All forecasts of growth rely on fast-rising household consumption at worst you can get the experts to admit to the possibility of a temporary lull in growth while everyone decides which washer dryer to buy.
They may be right. Sometimes they are. However, look at the facts, not the dream, and the danger seems clear. A recent note from Morgan Stanley points out that the credit boom in China that has been under way since the great financial crisis claimed the rest of us in 2008 has boosted total credit from 150% of GDP to more like 220% of GDP. They then conclude that an amazing 10% of total credit is "high risk".
You can make China's problems sound as complicated as you like (and your average analyst needs no encouragement to do so), but it boils down to a pretty familiar story. Spectacular sounding growth has been driven by an explosion of credit that has allowed spending of all sorts to hugely outrun GDP growth. This spending has not created the sustainable income sources to service the credit.
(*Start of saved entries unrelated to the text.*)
$ cat src/rtl/avalon_mem_arbiter_if.sv
// rtl/avalon_mem_arbiter_if.sv - Avalon-MM bundle for the two-master / one-slave arbiter
interface avalon_mem_arbiter_if;
   logic [31:0] m0_address;
   logic [3:0]  m0_byteenable;
   logic        m0_read;
   logic        m0_write;
   logic [31:0] m0_writedata;
   logic        m0_waitrequest;
   logic [31:0] m0_readdata;

   logic [31:0] m1_address;
   logic [3:0]  m1_byteenable;
   logic        m1_read;
   logic        m1_write;
   logic [31:0] m1_writedata;
   logic        m1_waitrequest;
   logic [31:0] m1_readdata;

   logic [31:0] s_address;
   logic [3:0]  s_byteenable;
   logic        s_read;
   logic        s_write;
   logic [31:0] s_writedata;
   logic        s_waitrequest;
   logic [31:0] s_readdata;

   // slave: the arbiter's view (it serves both masters and drives the memory port)
   modport slave (
      input  m0_address, m0_byteenable, m0_read, m0_write, m0_writedata,
      output m0_waitrequest, m0_readdata,
      input  m1_address, m1_byteenable, m1_read, m1_write, m1_writedata,
      output m1_waitrequest, m1_readdata,
      output s_address, s_byteenable, s_read, s_write, s_writedata,
      input  s_waitrequest, s_readdata
   );

   // master: the surrounding masters and memory that connect to the arbiter
   modport master (
      output m0_address, m0_byteenable, m0_read, m0_write, m0_writedata,
      input  m0_waitrequest, m0_readdata,
      output m1_address, m1_byteenable, m1_read, m1_write, m1_writedata,
      input  m1_waitrequest, m1_readdata,
      input  s_address, s_byteenable, s_read, s_write, s_writedata,
      output s_waitrequest, s_readdata
   );
endinterface

$ cat src/rtl/avalon_mem_arbiter.sv
// rtl/avalon_mem_arbiter.sv - two-master Avalon-MM arbiter with registered grant and stall watchdog
module avalon_mem_arbiter #(
   parameter int ROUND_ROBIN    = 1,
   parameter int TIMEOUT_CYCLES = 1024
) (
   input  logic                        clk,
   input  logic                        reset_n,
   avalon_mem_arbiter_if.slave         bus,
   output logic [1:0]                  grant,
   output logic                        timeout
);
   localparam logic [15:0] TIMEOUT_LIMIT = 16'(TIMEOUT_CYCLES);

   typedef enum logic {IDLE, BUSY} state_t;

   state_t      state, state_next;
   logic        owner, owner_next;
   logic        last, last_next;
   logic [15:0] stall_cnt, stall_next, stall_inc;
   logic        timeout_next;
   logic        req0, req1, winner;
   logic        own_read, own_write;

   assign req0      = bus.m0_read | bus.m0_write;
   assign req1      = bus.m1_read | bus.m1_write;
   assign own_read  = owner ? bus.m1_read  : bus.m0_read;
   assign own_write = owner ? bus.m1_write : bus.m0_write;

   // Address/data always follow the owner; only the strobes are gated by state.
   assign bus.s_address    = owner ? bus.m1_address    : bus.m0_address;
   assign bus.s_byteenable = owner ? bus.m1_byteenable : bus.m0_byteenable;
   assign bus.s_writedata  = owner ? bus.m1_writedata  : bus.m0_writedata;
   assign bus.m0_readdata  = bus.s_readdata;
   assign bus.m1_readdata  = bus.s_readdata;

   always_comb begin
      if (req0 && req1)
         winner = (ROUND_ROBIN != 0) ? ~last : 1'b0;
      else
         winner = req1;
   end

   always_comb begin
      state_next         = state;
      owner_next         = owner;
      last_next          = last;
      stall_inc          = 16'd0;
      stall_next         = stall_cnt;
      timeout_next       = timeout;
      grant              = 2'b00;
      bus.s_read         = 1'b0;
      bus.s_write        = 1'b0;
      bus.m0_waitrequest = 1'b1;
      bus.m1_waitrequest = 1'b1;

      case (state)
         IDLE: begin
            stall_next = 16'd0;
            if (req0 || req1) begin
               state_next = BUSY;
               owner_next = winner;
            end
         end
         BUSY: begin
            bus.s_read  = own_read;
            bus.s_write = own_write & ~own_read;
            grant       = owner ? 2'b10 : 2'b01;
            if (owner)
               bus.m1_waitrequest = bus.s_waitrequest;
            else
               bus.m0_waitrequest = bus.s_waitrequest;

            if (bus.s_waitrequest)
               stall_inc = (stall_cnt == 16'hFFFF) ? stall_cnt : stall_cnt + 16'd1;
            if (stall_inc >= TIMEOUT_LIMIT)
               timeout_next = 1'b1;
            stall_next = stall_inc;

            if (!(own_read || own_write)) begin
               // Abandoned request: release the port without crediting the owner.
               state_next = IDLE;
               stall_next = 16'd0;
            end else if (!bus.s_waitrequest) begin
               state_next = IDLE;
               last_next  = owner;
               stall_next = 16'd0;
            end
         end
         default: state_next = IDLE;
      endcase
   end

   always_ff @(posedge clk or negedge reset_n) begin
      if (!reset_n) begin
         state     <= IDLE;
         owner     <= 1'b0;
         last      <= 1'b1;
         stall_cnt <= 16'd0;
         timeout   <= 1'b0;
      end else begin
         state     <= state_next;
         owner     <= owner_next;
         last      <= last_next;
         stall_cnt <= stall_next;
         timeout   <= timeout_next;
      end
   end
endmodule

$ cat src/flat_wrapper.sv
// flat-port wrapper written by rule: the top's interface ports become plain ports
module avalon_mem_arbiter_flat 
#(
   parameter int ROUND_ROBIN    = 1,
   parameter int TIMEOUT_CYCLES = 1024
)
  (clk, reset_n, grant, timeout, bus_m0_address, bus_m0_byteenable, bus_m0_read, bus_m0_write, bus_m0_writedata, bus_m0_waitrequest, bus_m0_readdata, bus_m1_address, bus_m1_byteenable, bus_m1_read, bus_m1_write, bus_m1_writedata, bus_m1_waitrequest, bus_m1_readdata, bus_s_address, bus_s_byteenable, bus_s_read, bus_s_write, bus_s_writedata, bus_s_waitrequest, bus_s_readdata);
  avalon_mem_arbiter_if bus_i ();
  input  logic clk;
  input  logic reset_n;
  output logic [1:0] grant;
  output logic timeout;
  input wire logic [$bits(bus_i.m0_address)-1:0] bus_m0_address;
  input wire logic [$bits(bus_i.m0_byteenable)-1:0] bus_m0_byteenable;
  input wire logic [$bits(bus_i.m0_read)-1:0] bus_m0_read;
  input wire logic [$bits(bus_i.m0_write)-1:0] bus_m0_write;
  input wire logic [$bits(bus_i.m0_writedata)-1:0] bus_m0_writedata;
  output wire logic [$bits(bus_i.m0_waitrequest)-1:0] bus_m0_waitrequest;
  output wire logic [$bits(bus_i.m0_readdata)-1:0] bus_m0_readdata;
  input wire logic [$bits(bus_i.m1_address)-1:0] bus_m1_address;
  input wire logic [$bits(bus_i.m1_byteenable)-1:0] bus_m1_byteenable;
  input wire logic [$bits(bus_i.m1_read)-1:0] bus_m1_read;
  input wire logic [$bits(bus_i.m1_write)-1:0] bus_m1_write;
  input wire logic [$bits(bus_i.m1_writedata)-1:0] bus_m1_writedata;
  output wire logic [$bits(bus_i.m1_waitrequest)-1:0] bus_m1_waitrequest;
  output wire logic [$bits(bus_i.m1_readdata)-1:0] bus_m1_readdata;
  output wire logic [$bits(bus_i.s_address)-1:0] bus_s_address;
  output wire logic [$bits(bus_i.s_byteenable)-1:0] bus_s_byteenable;
  output wire logic [$bits(bus_i.s_read)-1:0] bus_s_read;
  output wire logic [$bits(bus_i.s_write)-1:0] bus_s_write;
  output wire logic [$bits(bus_i.s_writedata)-1:0] bus_s_writedata;
  input wire logic [$bits(bus_i.s_waitrequest)-1:0] bus_s_waitrequest;
  input wire logic [$bits(bus_i.s_readdata)-1:0] bus_s_readdata;
  assign bus_i.m0_address = bus_m0_address;
  assign bus_i.m0_byteenable = bus_m0_byteenable;
  assign bus_i.m0_read = bus_m0_read;
  assign bus_i.m0_write = bus_m0_write;
  assign bus_i.m0_writedata = bus_m0_writedata;
  assign bus_m0_waitrequest = bus_i.m0_waitrequest;
  assign bus_m0_readdata = bus_i.m0_readdata;
  assign bus_i.m1_address = bus_m1_address;
  assign bus_i.m1_byteenable = bus_m1_byteenable;
  assign bus_i.m1_read = bus_m1_read;
  assign bus_i.m1_write = bus_m1_write;
  assign bus_i.m1_writedata = bus_m1_writedata;
  assign bus_m1_waitrequest = bus_i.m1_waitrequest;
  assign bus_m1_readdata = bus_i.m1_readdata;
  assign bus_s_address = bus_i.s_address;
  assign bus_s_byteenable = bus_i.s_byteenable;
  assign bus_s_read = bus_i.s_read;
  assign bus_s_write = bus_i.s_write;
  assign bus_s_writedata = bus_i.s_writedata;
  assign bus_i.s_waitrequest = bus_s_waitrequest;
  assign bus_i.s_readdata = bus_s_readdata;
  avalon_mem_arbiter #(.ROUND_ROBIN(ROUND_ROBIN), .TIMEOUT_CYCLES(TIMEOUT_CYCLES)) u_core (.clk(clk), .reset_n(reset_n), .bus(bus_i), .grant(grant), .timeout(timeout));
endmodule
$ cat config.mk
export PLATFORM = sky130hd
export DESIGN_NAME = avalon_mem_arbiter_flat
export DESIGN_NICKNAME = d
export VERILOG_FILES = /design/src/rtl/avalon_mem_arbiter_if.sv /design/src/rtl/avalon_mem_arbiter.sv /design/src/flat_wrapper.sv
export SDC_FILE = /design/constraint.sdc
export NUM_CORES = 1
export LEC_CHECK = 0
export ABC_AREA = 1
export BUFFER_PORTS_ARGS = -buffer_cell sky130_fd_sc_hd__buf_2
export CAP_MARGIN = 5
export CORE_AREA = 2 2 121 123
export CTS_BUF_LIST = sky130_fd_sc_hd__clkbuf_4 sky130_fd_sc_hd__clkbuf_8
export CTS_CLUSTER_SIZE = 10
export DETAILED_ROUTE_END_ITERATION = 10
export DIE_AREA = 0 0 123 125
export PLACE_DENSITY = 0.62
export SLEW_MARGIN = 15
export SYNTH_ARGS = -nofsm -noshare
export SYNTH_HDL_FRONTEND = slang
export SYNTH_SLANG_ARGS = --single-unit
$ cat constraint.sdc
create_clock -name clk -period 2.3 [get_ports clk]
set_input_delay 0.46 -clock clk [delete_from_list [all_inputs] [get_ports clk]]
set_output_delay 0.46 -clock clk [all_outputs]
set_load 0.03 [all_outputs]
# Yosys cells after proc, flatten, opt, wreduce, memory -nomap -nowiden
# Index checks and enable logic that the tools add are counted.
# op_classes
n_addsub	1
magnitude_cmp	1
eq_ne	1
mux	24
bitwise_logic	7
n_reduce_logical	6
# op_table
op	n
16-bit two-way mux	5
32-bit two-way mux	2
16-bit case mux with 2 select lines	1
16-bit by 1-bit adder with 16-bit output, second input constant	1
16-bit equality test, second input constant	1
16-bit by 11-bit >= comparator with 1-bit output, second input constant	1
1-bit two-way mux	12
2-bit two-way mux	2
4-bit two-way mux	1
1-bit NOT	4
2-bit AND reduction	2
3-bit AND reduction	1
1-bit logical OR	2
1-bit OR	2
1-bit case mux with 2 select lines	1
1-bit bitwise AND	1
1-bit logical AND	1
# totals
ff_bits	20
inputBits	175
out_inout_bits	139

# Logic depth before layout (Yosys ltp)
# logic_depth
depth_word	7
ltp_mapped	11

# Worst setup path before layout
# No wires, ideal clock.
# synth_path
path_kind	register to output
startpoint	register u_core.owner
endpoint	output port bus_m0_waitrequest
arrival_ns	1.546
path_slack_ns	0.294
stages_incl_launch_ff	5
n_path_buf	2
path_cell_list	dfrtp_1 buf_2 buf_1 nor2_1 nand2_1
# synth_via
elab_chain_cells	2
# synth_rtl
item	line_no	text
start, declared	avalon_mem_arbiter.sv:17	logic owner, owner_next;
start signal, assigned	avalon_mem_arbiter.sv:102	owner <= owner_next;
1-bit two-way mux	avalon_mem_arbiter.sv:68	if (owner)
1-bit two-way mux	avalon_mem_arbiter.sv:56	case (state)
end, declared	flat_wrapper.sv:18	output wire logic [$bits(bus_i.m0_waitrequest)-1:0] bus_m0_waitrequest;
# No other way between the ends.

# Final worst setup path
# layout_path
startpoint	register u_core.owner
endpoint	output port bus_s_address[27]
# layout_via
elab_chain_cells	1
# layout_rtl
item	line_no	text
32-bit two-way mux	avalon_mem_arbiter.sv:30	assign bus.s_address = owner ? bus.m1_address : bus.m0_address;
end, declared	flat_wrapper.sv:27	output wire logic [$bits(bus_i.s_address)-1:0] bus_s_address;
# No other way between the ends.

==> flow_metrics.env <==
export IMPL_critPathMaxStageDelay_ps=460
export IMPL_slew_violations=0
export IMPL_setup_viol=0
export IMPL_synth_xor_area_share_pct=1.357
export IMPL_worstPathCellList="buf_4 -> inv_4 -> buf_12 -> nand2_1 -> nand2_1 -> buf_2"
export IMPL_synth_area_sq_mm=0.002582
export IMPL_crit_type="flip-flop to primary output"
export IMPL_drtIter0Drc=196
export IMPL_rows=44
export IMPL_cap_violations=0
export IMPL_wirelength_mm=13.18
export IMPL_drt_vias_per_instance=4.004
export IMPL_fmaxAchievable_ghz=0.4573
export IMPL_synthArstFlopShare_pct=100.0
export IMPL_skew_ps=6.868
export IMPL_cp_startpoint="u_core.owner$_DFFE_PN0P_"
export IMPL_cp_max_fo=38
export IMPL_relSlewSlack_pct=67.31
export IMPL_grt_pass1_wl_mm=18.68
export IMPL_min_period_ps=2187
export IMPL_grt_max_degree=64
export IMPL_place_area_sq_mm=0.003410
export IMPL_synthMuxAreaShare_pct=0
export IMPL_place_hpwl_mm=11.72
export IMPL_crit_path_start_kind="flip-flop"
export IMPL_yosys_area_top_type="nand2_1"
export IMPL_ctsHoldBuffers=0
export IMPL_synthFlopType="dfrtp_1"
export IMPL_fin_crit_sh_pct=95.08
export IMPL_status="finished clean"
export IMPL_dieArea_sq_mm=0.01538
export IMPL_crit_path_end_kind="primary output"
export IMPL_antenna_left=0
export IMPL_crit_top_cell="nand2_1"
export IMPL_syn2layout_area_growth_pct=35.13
export IMPL_hold_slack_ps=128.9
export IMPL_syn_inst=467
export IMPL_synth_simple_area_share_pct=48.84
export IMPL_yosys_top_cells_area="nand2_1 37%, buf_4 19%, dfrtp_1 18%, nor2_1 4.1%, inv_1 3.8%"
export IMPL_overflow=0
export IMPL_reg2reg_slack_ps=460
export IMPL_synth_common_cells="252 x nand2_1, 64 x buf_4, 28 x nor2_1, 26 x inv_1, 19 x dfrtp_1"
export IMPL_yosysSeqAreaShare_pct=19.43
export IMPL_drtPass1Iterations=4
export IMPL_clk_pin_slew_ps=80
export IMPL_fin_area_sq_mm=0.003490
export IMPL_num_vias=3195
export IMPL_worst_pin_slew_ps=490.4
export IMPL_syn_nets=643
export IMPL_power_density_mw_per_mm2=1137
export IMPL_tns_ps=0
export IMPL_yosysMostFrequentCell="nand2_1"
export IMPL_cts_sinks=20
export IMPL_cts_tree="built"
export IMPL_power_uw=3968
export IMPL_synth_compound_area_share_pct=4.167
export IMPL_timing_rr_start="u_core.stall_cnt[0]$_DFF_PN0_"
export IMPL_layout_drive_gt1_share_pct=40.55
export IMPL_cts_htree_levels=1
export IMPL_initial_core_util_pct=18.18
export IMPL_synth_edf_count=0
export IMPL_nNetsFinal=791
export IMPL_gp_congestion=0.8893
export IMPL_yosys_warnings=0
export IMPL_hold_viol_final=0
export IMPL_p_leak_uw=0.002183
export IMPL_drcViolationCount=0
export IMPL_ios=314
export IMPL_slowest_stage="dfrtp_2"
export IMPL_wl_per_cell_um=16.51
export IMPL_grt_pass1_vias=2964
export IMPL_design_core_area_sq_mm=0.01420
export IMPL_insertion_delay_ps=270
export IMPL_synthAdderAreaFrac_pct=0.4845
export IMPL_netlist_area_leader_share_pct=36.63
export IMPL_numCtsBuffers=3
export IMPL_grt_antenna_before_repair=1
export IMPL_track_usage_pct=16.66
export IMPL_synth_cell_types=29
export IMPL_clockBufferDepth=2
export IMPL_port_buffer_count=217
export IMPL_finish_utilization_pct=24.57
export IMPL_crit_arrival_ps=1730
export IMPL_synth_top_family_by_area="simple AND/OR/NAND/NOR gates"
export IMPL_avgSynthCellArea_sq_um=5.530
export IMPL_cp_required_ps=1840
export IMPL_die_y_um=125
export IMPL_antenna_cells=0
export IMPL_worst_hold_path_type="input port to asynchronous set/reset pin"
export IMPL_ys_ff_latch=20
export IMPL_vdd_drop_max_v=0.0006472
export IMPL_cts_root_buf="clkbuf_8"
export IMPL_rsz0062_at_grt="false"
export IMPL_chipWidth_um=123
## power by group
part	internal [uW]	switching [uW]
sequential	395	46.8
combinational	818	2350
clock	233	126
total	1450	2520
## final timing paths
| kind | to | depth (start not counted) |
|---|---|---|
| setup / recovery | bus_s_address[27] | 6 |
| setup reg to reg | u_core.timeout$_DFFE_PN0P_ | 11 |
| hold / removal | u_core.stall_cnt[12]$_DFF_PN0_ | 1 |
| hold reg to reg | u_core.timeout$_DFFE_PN0P_ | 2 |
| min in group clk | u_core.timeout$_DFFE_PN0P_ | 2 |
| max in group asynchronous | u_core.last$_DFFE_PN1P_ | 1 |
## sequential cells by signal (all words and copies together), names as in the netlist
| signal | flops |
|---|---|
| u_core.owner | 1 |
| u_core.state | 1 |
| u_core.stall_cnt | 16 |
| u_core.timeout | 1 |
| u_core.last | 1 |
## final cells by class
type | instances | area [sq um]
Fill cell | 1688 | 10710
Multi-Input combinational cell | 335 | 1416
Timing Repair Buffer | 222 | 1142
Sequential cell | 20 | 503.0
Tap cell | 184 | 230.2
Inverter | 33 | 126.4
Clock buffer | 3 | 41.29
Clock inverter | 1 | 30.03
## routing by layer
layer	vias up	part of all wire, %	GRT usage, %
met5	-	0.099	0
met4	2	1.7	3.676
met3	13	8.6	4.745
met2	188	56	32.37
met1	1355	34	17.29
li1	1637	-	-
## layout by cell type (no fill, tap or decap)
cell       instances
clkinv_1           1
bufinv_16          1
buf_4              3
xnor2_1            3
dfrtp_2            1
nor2_2             3
o31ai_1            1
nor3_1             1
buf_2            216
inv_1             26
dfrtp_1           18
o211a_1            1
dfstp_2            1
inv_4              1
o21ai_0            6
inv_2              5
buf_12             1
o21ai_1            3
nand2_1          252
nor2_1            28
o211ai_1           1
nand4_1            3
nor3b_1            1
ha_1               1
clkbuf_8           3
nand3_2            3
nand3_1           13
buf_6              1
clkbuf_4           1
a211oi_2           1
nand2_2            5
xor2_1             1
nor2_4             3
a21oi_1            5
## worst max-delay path, delay by kind of cell, from the launching register on
kind | cells | cell delay, ps
buffers and inverters | 4 | 800
DFF | 1 | 460
and+or+nand+nor | 2 | 170
## stage by stage
stage	instances	setup slack [ps]
2_1_floorplan	467	293.9
3_3_place_gp	794	291.5
3_5_place_dp	794	294.7
4_1_cts	798	27.30
5_1_grt	798	20.32
6_report	798	113.1
## what timing repair did
action	in CTS	in global routing
resized for setup	0	5
endpoints found under the setup margin	0	40
setup buffers	0	0
## kinds of logic after synthesis
logic type	count (synthesis)
flip-flops	20
AND/OR/NAND/NOR	312
buffers and inverters	112
XOR/XNOR	4
adder cells (fa/ha/maj)	1
AO/OA/AOI/OAI	18
Note: power is estimated with default switching activity, not from simulation.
Analysts who visit Beijing and Shanghai tend to come back having seen little evidence of China's lost decade in the making (all credit bubbles are followed by credit busts and years of deleveraging). But venture further, as Ann Stevenson-Yang of J Capital Research does, and it's definitely there. In recent research, she looked at retail sales. She didn't get the answers the optimists might have liked. Instead, she found everyone from luxury to mid-range footwear retailers saying that their revenues were down 15-20% year-on-year.
The picture in spirits (previously much drunk at government banquets) is also "unrelentingly negative" with distributors claiming sales down 60%-odd for some brands and inventories rapidly losing value.
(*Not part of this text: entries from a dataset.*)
===== src/rtl/id_ex_skid_reg.sv =====
// rtl/id_ex_skid_reg.sv - ID/EX pipeline register with 2-entry skid; optional ID_EX_STALL_CNT_EN stall counter
module id_ex_skid_reg
  import pipe_pkg::*;
(
  input  logic                  clk,
  input  logic                  rst,
  input  logic                  flush,
`ifdef ID_EX_STALL_CNT_EN
  output logic [15:0]           stall_cnt,
`endif
  id_ex_skid_reg_if.slave       bus
);

  skid_state_t    state_q, state_d;
  logic           in_ready_q;
  logic           accept, consume;
  logic           main_load, main_clr, skid_load, skid_clr;
  logic           main_valid, skid_valid;
  id_ex_payload_t in_pl, main_d, main_q, skid_q;

  assign accept  = bus.in_valid & in_ready_q;
  assign consume = main_valid & bus.out_ready;

  // r0 is hardwired, so a write to it is dropped at the door
  always_comb begin
    in_pl.alu_op = bus.in_alu_op;
    in_pl.op_a   = bus.in_op_a;
    in_pl.op_b   = bus.in_op_b;
    in_pl.rd     = bus.in_rd;
    in_pl.we     = bus.in_we & (bus.in_rd != '0);
  end

  always_ff @(posedge clk or posedge rst) begin
    if (rst) begin
      state_q    <= ST_EMPTY;
      in_ready_q <= 1'b1;
    end else begin
      state_q    <= state_d;
      in_ready_q <= (state_d != ST_FULL);
    end
  end

  always_comb begin
    state_d   = state_q;
    main_load = 1'b0;
    main_clr  = 1'b0;
    skid_load = 1'b0;
    skid_clr  = 1'b0;
    main_d    = in_pl;
    if (flush) begin
      state_d  = ST_EMPTY;
      main_clr = 1'b1;
      skid_clr = 1'b1;
    end else begin
      case (state_q)
        ST_EMPTY: begin
          if (accept) begin
            main_load = 1'b1;
            state_d   = ST_ONE;
          end
        end
        ST_ONE: begin
          if (consume && accept) begin
            main_load = 1'b1;
          end else if (consume) begin
            main_clr = 1'b1;
            state_d  = ST_EMPTY;
          end else if (accept) begin
            skid_load = 1'b1;
            state_d   = ST_FULL;
          end
        end
        ST_FULL: begin
          if (consume) begin
            main_d    = skid_q;
            main_load = 1'b1;
            skid_clr  = 1'b1;
            state_d   = ST_ONE;
          end
        end
        default: begin
          state_d  = ST_EMPTY;
          main_clr = 1'b1;
          skid_clr = 1'b1;
        end
      endcase
    end
  end

  skid_entry u_main (
    .clk   (clk),
    .rst   (rst),
    .load  (main_load),
    .clr   (main_clr),
    .d     (main_d),
    .valid (main_valid),
    .q     (main_q)
  );

  skid_entry u_skid (
    .clk   (clk),
    .rst   (rst),
    .load  (skid_load),
    .clr   (skid_clr),
    .d     (in_pl),
    .valid (skid_valid),
    .q     (skid_q)
  );

  assign bus.in_ready   = in_ready_q;
  assign bus.out_valid  = main_valid;
  assign bus.out_alu_op = main_q.alu_op;
  assign bus.out_op_a   = main_q.op_a;
  assign bus.out_op_b   = main_q.op_b;
  assign bus.out_rd     = main_q.rd;
  assign bus.out_we     = main_q.we & main_valid;

`ifdef ID_EX_STALL_CNT_EN
  // saturating count of cycles the ALU holds off a valid entry
  always_ff @(posedge clk or posedge rst) begin
    if (rst) begin
      stall_cnt <= '0;
    end else if (main_valid && !bus.out_ready && stall_cnt != 16'hFFFF) begin
      stall_cnt <= stall_cnt + 16'd1;
    end
  end
`endif

  logic unused_ok;
  assign unused_ok = skid_valid;

endmodule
There are bright spots of course. One is rising auto sales. However, delve a little deeper and you will see that this is less about rebalancing to consumption than the "crack of credit". Everyone's offering 0% financing now, and in some cases, buyers end up with their car for free. How? The buyer pays for the car, but with the guarantee of the money back in two years. The seller invests the money in the shadow banking system, where he hopes for returns of 60% a year or so before selling up and giving it back. Not bad.
But as Stevenson-Yang notes, in the past, this kind of thing has "not ended well". If you are getting 60% on your money (or even hoping to), you are not in an investment, but in a pyramid scheme of one kind of another. And if you live in a country where any meaningful part of growth is built on such pyramid schemes, you are living on the edge of a crisis.
What does all this mean for your portfolio? Most analysts are still unrelentingly optimistic about luxury goods sales in China. I really wouldn't hold any stocks that reflect this view. If you want to be in China, you might want to wait to see just how cheap stocks get as it gradually sinks in just how unbalanced the Chinese economy really is. Not long now.
In the meantime, if you are in the mood for buying something, I refer you back to Russia: a market about which people are not over-optimistic but over-pessimistic (it's the market loser no one will accept has the chance of ever being a winner).
Jon Dye of Ruffer pointed out to me, over a brief festival coffee break this week, that Gazprom will soon move to use IFRS accounting standards. It is also mandated by the government to pay out 25% of its profits as a dividend. This will give it a yield of 8%. It also trades on a very cheap price/earnings (p/e) of under three times. That's far less than a fifth of the price of, say, luxury goods firm Richemont.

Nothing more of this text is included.